Answer them and send them back.
Otherwise the government will come looking for you, which will cost it more money.
Monday marked the first day questionnaires for the 2010 Census were mailed across Idaho, but all of Coeur d'Alene should have theirs by now.
"It's another piece of mail for us," said Dave Hoover, Coeur d'Alene postmaster. "It's not really anything dramatic from our normal workload."
The 10-question surveys are only going to homes, and Coeur d'Alene's 23,000 households should all have theirs by Monday, he said.
Once they get it, answer it and put it back in the mail, said Kris Grimshaw, assistant manager for recruiting at the Boise Census office. Otherwise for each non-responsive address, the Census Bureau will send someone to the address next month to fill out the form and complete the count.
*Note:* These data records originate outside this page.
This design comes from an exercise in tuning for small area on the open sky130 flow, not from production work. In this exercise RTL edits were held to simulation tests only and were not proved equivalent to the original. Power figures rest on the tool's default switching activity, not on a simulated workload.

==> flow/design.v <==
module game_logic_top(
    input clk,
    input resetn,
    input KEY,
    output sync,
    output w_o,
    output bypass_erase,
    output [7:0] prev_x,
    output [7:0] x,
    output [6:0] y,
    output [3:0] score,
    output [3:0] chances,
    output [1:0] game_status
    );
    localparam PREP  = 3'd0,
               ROW   = 3'd1,
               ROWX  = 3'd3,
               HOLD  = 3'd5,
               JUDGE = 3'd4,
               FAIL  = 3'd2,
               SUCC  = 3'd6,
               DONE  = 3'd7;
    localparam [7:0] FR_START = 8'd9,
                     FR_END   = 8'd10;
    reg [2:0] st;
    reg [7:0] xr;
    reg       dir;
    reg       ov;
    reg [7:0] fr;
    reg [7:0] px;
    reg [3:0] ch;
    reg [3:0] sc;
    wire first   = ch[3] & ch[1];           
    wire tick    = (fr == FR_END);
    wire s_prep  = (st == PREP);
    wire s_fail  = (st == FAIL);
    wire s_succ  = (st == SUCC);
    wire moving  = (st == ROW) | (st == ROWX) | (st == HOLD);
    wire ld_odd  = sc[0] & ~sc[3] & ~(sc[2] & sc[1]);
    wire [3:0] yr = (s_prep & (sc != 4'd0)) ? sc - 4'd1 : sc;
    wire [2:0] yk = (yr > 4'd6) ? 3'd6 : 3'd6 - yr[2:0];
    wire at1     = (xr == 8'd1);
    wire at143   = xr[7] & xr[3] & xr[2] & xr[1] & xr[0];
    wire [8:0] cc;
    wire [7:0] zz;
    wire [7:0] pn = ~px;
    assign cc[0] = 1'b1;
    genvar gi;
    generate
        for (gi = 0; gi < 8; gi = gi + 1) begin : gsub
            assign zz[gi]     = xr[gi] ^ pn[gi] ^ cc[gi];
            assign cc[gi + 1] = (xr[gi] & pn[gi]) | ((xr[gi] ^ pn[gi]) & cc[gi]);
        end
    endgenerate
    wire near = (cc[8] & ~|zz[7:4] & (zz[3:0] <= 4'd10)) |
                (~cc[8] & &zz[7:4] & (zz[3:0] >= 4'd6));
    always @(posedge clk) begin
        if (!resetn) begin
            st  <= PREP;
            xr  <= 8'd0;
            dir <= 1'b1;
            ov  <= 1'b0;
            fr  <= FR_START;
            px  <= 8'd0;
            ch  <= 4'd10;
            sc  <= 4'd0;
        end else begin
            ov <= near;
            fr <= (s_prep | tick) ? FR_START : {fr[6:0], fr[7] ^ fr[2]};
            case (st)
                PREP:  st <= ROW;
                ROW:   st <= (ch == 4'd0) ? DONE : (KEY ? ROW : HOLD);
                ROWX:  st <= KEY ? ROW : HOLD;
                HOLD:  st <= KEY ? (first ? SUCC : JUDGE) : HOLD;
                JUDGE: st <= ov ? SUCC : FAIL;
                FAIL:  st <= (ch == 4'd1) ? ROWX : ROW;
                SUCC:  st <= PREP;
                default: st <= DONE;
            endcase
            if ((s_prep | s_fail) & ~tick) begin
                xr  <= {ld_odd, 2'b00, ld_odd, 4'b0000};
                dir <= ~ld_odd;
            end else if (moving & tick) begin
                xr  <= dir ? xr + 8'd1 : xr - 8'd1;
                dir <= dir ? ~at143 : at1;
            end
            if (s_succ) begin
                px <= xr;
                sc <= sc + 4'd1;
            end
            if ((s_succ | s_fail) & (ch != 4'd0))
                ch <= ch - 4'd1;
        end
    end
    assign sync         = tick;
    assign w_o          = ov;
    assign bypass_erase = s_succ;
    assign prev_x       = px;
    assign x            = xr;
    assign y            = {yk, 4'b1000};
    assign score        = sc;
    assign chances      = ch;
    assign game_status  = ((st == JUDGE) | (st == DONE)) ? 2'b10 : 2'b01;
endmodule
Settings: LEC_CHECK=0, ABC_AREA=1, CAP_MARGIN=20, CORE_AREA=2 2 60 60, DIE_AREA=0 0 62 62, SLEW_MARGIN=20; clock period 10.0 ns.
standard.sh (not shown) runs the stock make flow with config.mk's settings and CLKGATE_MAP_FILE= SYNTH_SCRIPT=/design/flow/synth_recipe.tcl, a recipe that flattens the netlist after the stock synthesis.
==> flow/flow/run.sh <==
#!/bin/bash
# Standard layout, with these changes:
#  - synthesis maps the logic with an area-oriented ABC script and no
#    full/half-adder extraction (registers are mapped exactly as in the
#    standard synthesis);
#  - the port buffers are the smallest buffer cell;
#  - clock tree synthesis adds no dummy loads.
set -o pipefail
here=$(pwd)
export AREA_ABC_SCRIPT=$here/flow/abc.script
bash standard.sh \
  "SYNTH_SCRIPT=$here/flow/synth.tcl" \
  "ADDER_MAP_FILE=" \
  "BUFFER_PORTS_ARGS=-buffer_cell sky130_fd_sc_hd__buf_1" \
  "CTS_ARGS=-repair_clock_nets -dont_use_dummy_load -buf_list sky130_fd_sc_hd__clkbuf_4" \
  finish > standard.log 2>&1
==> flow/flow/abc.script <==
strash
&get -n
&deepsyn -T 120
&put
dch -f
amap
==> flow/flow/synth.tcl <==
# The standard flow's synthesis script (synth_recipe.tcl), except that the ABC step runs
# an area-oriented script (abc.script beside this file) in place of ORFS's.
proc synth {args} { yosys synth -nofsm -noshare {*}$args }
proc abc {args} {
  set i [lsearch -exact $args -script]
  if { $i >= 0 } { lset args [expr { $i + 1 }] $::env(AREA_ABC_SCRIPT) }
  yosys abc {*}$args
}
source $::env(SCRIPTS_DIR)/synth.tcl
# left out here: clear keep_hierarchy, flatten, clean up, hide names made inside functions, write 1_2_yosys.v
==> next run, changes <==
--- a/flow/flow/run.sh
+++ b/flow/flow/run.sh
@@ -14,3 +14,3 @@
   "BUFFER_PORTS_ARGS=-buffer_cell sky130_fd_sc_hd__buf_1" \
-  "CTS_ARGS=-repair_clock_nets -dont_use_dummy_load -buf_list sky130_fd_sc_hd__clkbuf_4" \
+  "CTS_ARGS=-sink_clustering_enable -repair_clock_nets -dont_use_dummy_load -sink_clustering_size 40 -sink_clustering_max_diameter 100 -buf_list sky130_fd_sc_hd__clkbuf_8" \
   finish > standard.log 2>&1
==> flow/flow/abc.script (replaced) <==
strash
&get -n
&deepsyn -T 60
&put
dch -f
amap
=> Sequential power barely changes. Via count rises slightly. Setup slack improves by 0.033 ns. Synthesized area barely changes. Register-to-register slack is about the same. Sequential share of layout area decreases by 0.57 points. Final area came out higher slightly. Final cell count fell slightly. Worst hold slack loses 0.0072 ns. Clock power went up by well over a third.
For each of those, it costs the government around $57 per household instead of 42 cents for a (discounted) postage-paid envelope, she said.
"I'll probably send it back right away," said Clayton Jasper of Post Falls, who received his Monday. "It's a good thing if you're going to get your roads and your buildings and stuff paid for."
If you don't, then your area won't get its fair share of funding, he said, since the constitutionally required tally determines the apportioning of congressional districts, as well as the allocation of federal funding for hospitals, law enforcement, job training centers and schools.
The questions ask the names of who lives in the household as of April 1, 2010, if the home is rented or owned by mortgage, and the phone number and birthdate of the addressee, among others.
Nicole Jasper said she wasn't worried that the questions would give up too much private information to the government.
"It doesn't hurt anything to do it," she said. "But everybody thinks the government is going to get them anyway."
The Census Bureau is aiming for around a 70 percent compliance rate returning the once-a-decade questions through the mail.
"What will happen this year I'm not sure, but statistically that's what we try to get," Grimshaw said. "We don't know how the foreclosure rates and all the vacant homes will affect us."
Around 134 million households across the county are expected to receive the questionnaire.
If everyone in the U.S. mailed back their forms, $1.5 billion would be saved, according to the Census Bureau.